In other words, if the Realms initiative is successful, the isolation for applications that employers seek in purchasing separate phones, can be obtained instead through a single smartphone whose processor works as though it were two (or more) isolated components.
Realms is part of a corporate-wide Arm initiative to implement so-called Confidential Compute Architecture across the board. But Realms alone could lead to a market advantage for Arm processor-driven devices, compared with competitors. While others may continue to push for the speed and performance lead, Arm could offer security-conscious customers an alternative for which they might be willing to trade off some performance gains.
The "R" in the acronym "Arm" actually stands for another acronym: Reduced Instruction Set Computer (RISC). Its purpose is to leverage the efficiency of simplicity, with the goal of rendering all of the processor's functionality on a single chip. Keeping a processor's instruction set small means it can be coded using a fewer number of bits, thus reducing memory consumption as well as execution cycle time. Back in 1982, students at the University of California, Berkeley, were able to produce the first working RISC architectures by judiciously selecting which functions would be used most often, and rendering only those in hardware -- with the remaining functions rendered as software. Indeed, that's what makes an SoC with a set of small cores feasible: relegating as much functionality to software as possible.

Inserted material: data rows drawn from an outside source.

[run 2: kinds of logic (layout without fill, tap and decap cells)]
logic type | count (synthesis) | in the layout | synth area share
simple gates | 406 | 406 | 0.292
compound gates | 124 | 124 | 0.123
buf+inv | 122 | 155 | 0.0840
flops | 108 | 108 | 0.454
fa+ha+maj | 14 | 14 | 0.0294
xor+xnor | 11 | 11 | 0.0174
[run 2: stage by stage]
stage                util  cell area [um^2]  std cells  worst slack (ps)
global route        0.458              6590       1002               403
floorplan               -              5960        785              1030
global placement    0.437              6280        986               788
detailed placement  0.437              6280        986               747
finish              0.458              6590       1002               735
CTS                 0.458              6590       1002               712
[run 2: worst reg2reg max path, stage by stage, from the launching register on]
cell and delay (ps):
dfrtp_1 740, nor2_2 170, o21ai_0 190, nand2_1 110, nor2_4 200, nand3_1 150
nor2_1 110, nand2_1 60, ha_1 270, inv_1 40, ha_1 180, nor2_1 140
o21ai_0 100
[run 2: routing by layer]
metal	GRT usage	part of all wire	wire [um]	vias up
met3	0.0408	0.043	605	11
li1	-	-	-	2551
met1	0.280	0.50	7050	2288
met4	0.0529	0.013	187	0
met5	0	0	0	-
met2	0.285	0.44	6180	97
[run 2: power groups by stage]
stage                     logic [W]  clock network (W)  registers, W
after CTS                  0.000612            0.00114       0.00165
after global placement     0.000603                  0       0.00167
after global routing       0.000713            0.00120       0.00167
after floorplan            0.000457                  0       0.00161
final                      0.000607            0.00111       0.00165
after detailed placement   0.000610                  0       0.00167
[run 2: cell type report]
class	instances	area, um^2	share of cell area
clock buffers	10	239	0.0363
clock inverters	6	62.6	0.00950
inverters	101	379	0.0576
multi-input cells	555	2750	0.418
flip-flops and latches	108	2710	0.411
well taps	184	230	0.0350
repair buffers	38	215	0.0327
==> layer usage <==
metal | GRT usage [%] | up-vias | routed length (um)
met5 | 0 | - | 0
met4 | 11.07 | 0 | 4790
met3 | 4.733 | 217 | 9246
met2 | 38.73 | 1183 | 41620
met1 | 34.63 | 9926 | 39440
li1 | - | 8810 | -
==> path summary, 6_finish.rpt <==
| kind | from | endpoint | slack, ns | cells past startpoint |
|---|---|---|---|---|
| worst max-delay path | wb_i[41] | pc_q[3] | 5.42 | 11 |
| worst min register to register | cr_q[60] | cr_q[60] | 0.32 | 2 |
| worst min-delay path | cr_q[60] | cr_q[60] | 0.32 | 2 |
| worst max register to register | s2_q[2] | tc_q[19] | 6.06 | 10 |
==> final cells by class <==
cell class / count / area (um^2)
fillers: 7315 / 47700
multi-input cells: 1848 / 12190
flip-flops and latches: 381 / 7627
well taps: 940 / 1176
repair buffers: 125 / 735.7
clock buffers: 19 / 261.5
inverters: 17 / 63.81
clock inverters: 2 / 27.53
**src/hdl/scirq_defines.svh**
```systemverilog
// constants for the serial controller interrupt and transfer request block
`ifndef SCIRQ_DEFINES_SVH
`define SCIRQ_DEFINES_SVH
`define SCIRQ_A_COND_A 8'h00
`define SCIRQ_A_COND_B 8'h01
`define SCIRQ_A_VECTOR 8'h02
`define SCIRQ_A_RESET_CMD 8'h03
`define SCIRQ_A_EXT_CTRL 8'h04
`define SCIRQ_A_ENHANCE 8'h05
`define SCIRQ_A_PEND_CLR 8'h06
`define SCIRQ_A_COMMAND 8'h07
`define SCIRQ_A_STATUS_A 8'h08
`define SCIRQ_A_STATUS_B 8'h09
`define SCIRQ_A_PENDING 8'h0a
`define SCIRQ_A_VEC_RD_A 8'h0b
`define SCIRQ_A_VEC_RD_B 8'h0c
`define SCIRQ_C_EXT_IE 0
`define SCIRQ_C_TX_IE 1
`define SCIRQ_C_DTR 2
`define SCIRQ_C_RXM_LO 3
`define SCIRQ_C_RXM_HI 4
`define SCIRQ_C_WR_RX 5
`define SCIRQ_C_WR_FN 6
`define SCIRQ_C_WR_EN 7
`define SCIRQ_R_VIS 0
`define SCIRQ_R_MIE 3
`define SCIRQ_X_ENH_ACC 0
`define SCIRQ_E_RX_FOUR 3
`define SCIRQ_E_DTR_REQ 4
`define SCIRQ_E_TX_ALL 5
`define SCIRQ_K_SW_ACK 0
`define SCIRQ_K_RST_IUS 1
`define SCIRQ_T_TX 0
`define SCIRQ_T_RX 1
`define SCIRQ_T_EXT 2
`define SCIRQ_RST_BYTE 8'h00
`define SCIRQ_RST_SRC 6'h00
`define SCIRQ_CODE_NONE 3'h3
`endif

```
**src/hdl/scirq_pkg.sv**
```systemverilog
// types shared by the interrupt and transfer request block
package scirq_pkg;
   typedef enum logic [1:0] {RXM_OFF, RXM_FIRST, RXM_ALL, RXM_SPECIAL} scirq_rxmode_t;
   typedef struct packed {
      logic [7:0] addr;
      logic [7:0] wdata;
      logic we;
      logic re;
   } scirq_bus_req_t;
   typedef struct packed {
      logic tx_top_empty;
      logic tx_all_empty;
      logic tx_write;
      logic tx_room;
      logic rx_char;
      logic rx_special;
      logic rx_four;
      logic rx_avail;
      logic data_access;
      logic cts_n;
      logic carrier_detect_n;
      logic sync_n;
      logic brk_abort;
      logic end_of_poll;
      logic tx_underrun;
      logic baud_generator_zero;
   } scirq_chan_in_t;
   typedef struct packed {
      logic waitreq_n;
      logic dtr_req_n;
   } scirq_chan_out_t;
endpackage

```
**src/hdl/scirq_ctrl.sv**
```systemverilog
// interrupt daisy chain, vectors, polling status and wait/request for two channels
//
// The implementer's own choices: the address-and-strobe port and the register offsets.
`timescale 1ns/1ps
`default_nettype none
`include "scirq_defines.svh"
module scirq_ctrl #(
   parameter int NCH = 2
) (
   input wire logic clk,
   input wire logic rst,
   input wire scirq_pkg::scirq_bus_req_t bus,
   output logic [7:0] rdata,
   input wire scirq_pkg::scirq_chan_in_t chan_in [NCH],
   output scirq_pkg::scirq_chan_out_t chan_out [NCH],
   input wire logic chain_priority_in,
   output logic chain_priority_out,
   output logic int_n,
   input wire logic irq_acknowledge_n,
   output logic [7:0] ack_data,
   output logic ack_data_oe
);
   import scirq_pkg::*;

   localparam int NSRC = 3 * NCH;

   logic [7:0] cond_q [NCH];
   logic [7:0] vector_q;
   logic [7:0] reset_cmd_q;
   logic [7:0] ext_ctrl_q;
   logic [7:0] enh_q;
   logic [NSRC-1:0] ip_q;
   logic [NSRC-1:0] ip_d;
   logic [NSRC-1:0] ius_q;
   logic [NSRC-1:0] ius_d;
   logic [NCH-1:0] first_arm_q;
   logic [NCH-1:0] tx_written_q;
   logic [NCH-1:0] rx_spec_q;
   logic [4:0] ext_prev_q [NCH];
   logic ack_prev_q;
   logic [7:0] ack_data_q;
   logic ack_oe_q;
   logic [7:0] rdata_q;

   logic [NSRC-1:0] src_set;
   logic [NSRC-1:0] ie_mask;
   logic [NSRC-1:0] req;
   logic [NSRC-1:0] win;
   logic [NCH-1:0] tx_ev;
   logic [NCH-1:0] rx_chr_ev;
   logic [NCH-1:0] rx_sp_ev;
   logic [NCH-1:0] ext_ev;
   logic [4:0] ext_now [NCH];
   logic master_irq_enable;
   logic hw_ack;
   logic sw_ack;
   logic ack_take;
   logic wr_cmd;
   logic wr_clr;
   logic enh_open;

   // lowest index is highest priority: channel A before B, tx, rx, ext
   function automatic logic [NSRC-1:0] first_one(input logic [NSRC-1:0] v);
      logic [NSRC-1:0] r;
      logic found;
      r = '0;
      found = 1'b0;
      for (int i = 0; i < NSRC; i++) begin
         if (v[i] && !found) begin
            r[i] = 1'b1;
            found = 1'b1;
         end
      end
      return r;
   endfunction

   // three status bits: channel A adds four; tx 0, ext 1, rx 2, special 3
   function automatic logic [7:0] vec_mod(input logic [7:0] v, input logic [NSRC-1:0] hot,
                                          input logic [NCH-1:0] spec);
      logic [2:0] code;
      code = `SCIRQ_CODE_NONE;
      for (int c = NCH - 1; c >= 0; c--) begin
         if (hot[3*c + `SCIRQ_T_TX]) begin
            code = {c == 0, 2'b00};
         end
         if (hot[3*c + `SCIRQ_T_EXT]) begin
            code = {c == 0, 2'b01};
         end
         if (hot[3*c + `SCIRQ_T_RX]) begin
            code = {c == 0, 1'b1, spec[c]};
         end
      end
      return {v[7:4], code, v[0]};
   endfunction

   assign master_irq_enable = reset_cmd_q[`SCIRQ_R_MIE];
   assign enh_open = ext_ctrl_q[`SCIRQ_X_ENH_ACC];
   assign wr_cmd = bus.we && (bus.addr == `SCIRQ_A_COMMAND);
   assign wr_clr = bus.we && (bus.addr == `SCIRQ_A_PEND_CLR);

   // acknowledge is taken on the falling edge of the strobe or by command
   assign hw_ack = !irq_acknowledge_n && ack_prev_q;
   assign sw_ack = wr_cmd && bus.wdata[`SCIRQ_K_SW_ACK];
   // a higher device that requests holds our chain input low, so nothing is taken
   assign ack_take = (hw_ack || sw_ack) && chain_priority_in;

   // per channel event detection
   always_comb begin
      for (int c = 0; c < NCH; c++) begin
         scirq_rxmode_t m;
         m = scirq_rxmode_t'(cond_q[c][`SCIRQ_C_RXM_HI:`SCIRQ_C_RXM_LO]);
         ext_now[c] = {chan_in[c].cts_n, chan_in[c].carrier_detect_n, chan_in[c].sync_n,
                       chan_in[c].brk_abort, chan_in[c].end_of_poll};
         tx_ev[c] = cond_q[c][`SCIRQ_C_TX_IE] && tx_written_q[c]
                    && (enh_q[`SCIRQ_E_TX_ALL] ? chan_in[c].tx_all_empty
                                               : chan_in[c].tx_top_empty);
         rx_chr_ev[c] = 1'b0;
         case (m)
            RXM_FIRST: begin
               rx_chr_ev[c] = chan_in[c].rx_char && first_arm_q[c];
            end
            RXM_ALL: begin
               rx_chr_ev[c] = chan_in[c].rx_char;
            end
            RXM_SPECIAL: begin
               rx_chr_ev[c] = enh_q[`SCIRQ_E_RX_FOUR] && chan_in[c].rx_four;
            end
            default: begin
               rx_chr_ev[c] = 1'b0;
            end
         endcase
         // special conditions share the rx source, told apart only by vector status
         rx_sp_ev[c] = (m != RXM_OFF) && chan_in[c].rx_special
                       && ((m != RXM_FIRST) || !first_arm_q[c]);
         // any level change counts, so abort and poll end fire at start and finish
         ext_ev[c] = cond_q[c][`SCIRQ_C_EXT_IE] && ((ext_now[c] != ext_prev_q[c])
                     || chan_in[c].tx_underrun || chan_in[c].baud_generator_zero);
         src_set[3*c + `SCIRQ_T_TX] = tx_ev[c];
         src_set[3*c + `SCIRQ_T_RX] = rx_chr_ev[c] || rx_sp_ev[c];
         src_set[3*c + `SCIRQ_T_EXT] = ext_ev[c];
         ie_mask[3*c + `SCIRQ_T_TX] = cond_q[c][`SCIRQ_C_TX_IE];
         ie_mask[3*c + `SCIRQ_T_RX] = (m != RXM_OFF);
         ie_mask[3*c + `SCIRQ_T_EXT] = cond_q[c][`SCIRQ_C_EXT_IE];
      end
   end

   // set wins over the software clear; a disabled source holds no pending bit
   always_comb begin
      ip_d = ((ip_q & ~({NSRC{wr_clr}} & bus.wdata[NSRC-1:0])) | src_set) & ie_mask;
   end

   // internal daisy chain: a served source blocks itself and everything below
   always_comb begin
      logic blk;
      blk = 1'b0;
      for (int i = 0; i < NSRC; i++) begin
         blk = blk | ius_q[i];
         req[i] = ip_q[i] && !blk && master_irq_enable;
      end
      win = first_one(req);
   end

   always_comb begin
      ius_d = ius_q;
      if (wr_cmd && bus.wdata[`SCIRQ_K_RST_IUS]) begin
         ius_d = ius_q & ~first_one(ius_q);
      end
      if (ack_take) begin
         ius_d = ius_d | win;
      end
   end

   always_ff @(posedge clk) begin
      if (rst) begin
         ip_q <= `SCIRQ_RST_SRC;
         ius_q <= `SCIRQ_RST_SRC;
      end else begin
         ip_q <= ip_d;
         ius_q <= ius_d;
      end
   end

   // software registers
   always_ff @(posedge clk) begin
      if (rst) begin
         for (int c = 0; c < NCH; c++) begin
            cond_q[c] <= `SCIRQ_RST_BYTE;
         end
         vector_q <= `SCIRQ_RST_BYTE;
         reset_cmd_q <= `SCIRQ_RST_BYTE;
         ext_ctrl_q <= `SCIRQ_RST_BYTE;
         enh_q <= `SCIRQ_RST_BYTE;
      end else if (bus.we) begin
         if (bus.addr == `SCIRQ_A_COND_A) begin
            cond_q[0] <= bus.wdata;
         end else if (bus.addr == `SCIRQ_A_COND_B) begin
            cond_q[NCH-1] <= bus.wdata;
         end else if (bus.addr == `SCIRQ_A_VECTOR) begin
            vector_q <= bus.wdata;
         end else if (bus.addr == `SCIRQ_A_RESET_CMD) begin
            reset_cmd_q <= bus.wdata;
         end else if (bus.addr == `SCIRQ_A_EXT_CTRL) begin
            ext_ctrl_q <= bus.wdata;
         end else if (bus.addr == `SCIRQ_A_ENHANCE && enh_open) begin
            enh_q <= bus.wdata;
         end
      end
   end

   // per channel sequencing flags
   always_ff @(posedge clk) begin
      if (rst) begin
         first_arm_q <= '0;
         tx_written_q <= '0;
         rx_spec_q <= '0;
         for (int c = 0; c < NCH; c++) begin
            ext_prev_q[c] <= 5'h1f;
         end
      end else begin
         for (int c = 0; c < NCH; c++) begin
            ext_prev_q[c] <= ext_now[c];
            tx_written_q[c] <= chan_in[c].tx_write || (tx_written_q[c] && !tx_ev[c]);
            rx_spec_q[c] <= rx_sp_ev[c] || (rx_spec_q[c] && !rx_chr_ev[c]
                            && ip_d[3*c + `SCIRQ_T_RX]);
            // rewriting the condition register re-arms first-character mode
            if (bus.we && bus.addr == ((c == 0) ? `SCIRQ_A_COND_A : `SCIRQ_A_COND_B)) begin
               first_arm_q[c] <= 1'b1;
            end else if (rx_chr_ev[c]) begin
               first_arm_q[c] <= 1'b0;
            end
         end
      end
   end

   // vector on the data bus while the acknowledge strobe stays low
   always_ff @(posedge clk) begin
      if (rst) begin
         ack_prev_q <= 1'b1;
         ack_data_q <= `SCIRQ_RST_BYTE;
         ack_oe_q <= 1'b0;
      end else begin
         ack_prev_q <= irq_acknowledge_n;
         if (hw_ack && ack_take && (|win)) begin
            ack_data_q <= reset_cmd_q[`SCIRQ_R_VIS] ? vec_mod(vector_q, win, rx_spec_q) : vector_q;
            ack_oe_q <= 1'b1;
         end else if (irq_acknowledge_n) begin
            ack_oe_q <= 1'b0;
         end
      end
   end

   // read port: data stand only in the cycle after the strobe
   always_ff @(posedge clk) begin
      if (rst) begin
         rdata_q <= `SCIRQ_RST_BYTE;
      end else if (!bus.re) begin
         rdata_q <= `SCIRQ_RST_BYTE;
      end else if (bus.addr == `SCIRQ_A_COND_A) begin
         rdata_q <= cond_q[0];
      end else if (bus.addr == `SCIRQ_A_COND_B) begin
         rdata_q <= cond_q[NCH-1];
      end else if (bus.addr == `SCIRQ_A_RESET_CMD) begin
         rdata_q <= reset_cmd_q;
      end else if (bus.addr == `SCIRQ_A_EXT_CTRL) begin
         rdata_q <= ext_ctrl_q;
      end else if (bus.addr == `SCIRQ_A_ENHANCE) begin
         rdata_q <= enh_open ? enh_q : `SCIRQ_RST_BYTE;
      end else if (bus.addr == `SCIRQ_A_STATUS_A) begin
         rdata_q <= {ext_now[0], chan_in[0].tx_room, ip_q[`SCIRQ_T_EXT], chan_in[0].rx_avail};
      end else if (bus.addr == `SCIRQ_A_STATUS_B) begin
         rdata_q <= {ext_now[NCH-1], chan_in[NCH-1].tx_room, ip_q[3 + `SCIRQ_T_EXT],
                     chan_in[NCH-1].rx_avail};
      end else if (bus.addr == `SCIRQ_A_PENDING) begin
         rdata_q <= {2'b00, ip_q};
      end else if (bus.addr == `SCIRQ_A_VEC_RD_A) begin
         rdata_q <= vector_q;
      end else if (bus.addr == `SCIRQ_A_VEC_RD_B) begin
         rdata_q <= reset_cmd_q[`SCIRQ_R_VIS] ? vec_mod(vector_q, first_one(ip_q), rx_spec_q)
                                              : vector_q;
      end else begin
         rdata_q <= `SCIRQ_RST_BYTE;
      end
   end

   // pending status with tx and rx bits tells a poller what to move
   assign rdata = rdata_q;
   assign ack_data = ack_data_q;
   assign ack_data_oe = ack_oe_q;

   // released for the whole acknowledge cycle so a higher source may nest
   assign int_n = !((|req) && chain_priority_in && irq_acknowledge_n);
   assign chain_priority_out = chain_priority_in && !(|ius_q) && !(|ip_q);

   // wait/request and terminal-ready/request per channel
   always_comb begin
      for (int c = 0; c < NCH; c++) begin
         logic rdy;
         logic en;
         logic fn;
         rdy = cond_q[c][`SCIRQ_C_WR_RX] ? chan_in[c].rx_avail : chan_in[c].tx_room;
         en = cond_q[c][`SCIRQ_C_WR_EN];
         fn = cond_q[c][`SCIRQ_C_WR_FN];
         // wait stretches only the data access that cannot be served yet
         chan_out[c].waitreq_n = !(en && (fn ? rdy : (chan_in[c].data_access && !rdy)));
         chan_out[c].dtr_req_n = enh_q[`SCIRQ_E_DTR_REQ] ? !(en && fn && chan_in[c].tx_room)
                                                         : !cond_q[c][`SCIRQ_C_DTR];
      end
   end
endmodule
`default_nettype wire

```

Retroactively, architectures such as x86 which adopted strategies quite opposite to RISC, were dubbed Complex Instruction Set Computers (CISC), although Intel has historically avoided using that term for itself. The power of x86 comes from being able to accomplish so much with just a single instruction. For instance, with Intel's vector processing, it's possible to execute 16 single-precision math operations, or 8 double-precision operations, simultaneously; here, the vector acts as a kind of "skewer," if you will, poking through all the operands in a parallel operation and racking them up.
That makes complex math easier, at least conceptually. With a RISC system, math operations are decomposed into fundamentals. Everything that would happen automatically with a CISC architecture -- for example, clearing up the active registers when a process is completed — takes a full, recorded step with RISC. However, because fewer bits (binary digits) are required to encapsulate the entire RISC instruction set, it may end up taking about as many bits in the end to encode a sequence of fundamental operations in a RISC processor -- perhaps even fewer -- than a complex CISC instruction where all the properties and arguments are piled together in a big clump.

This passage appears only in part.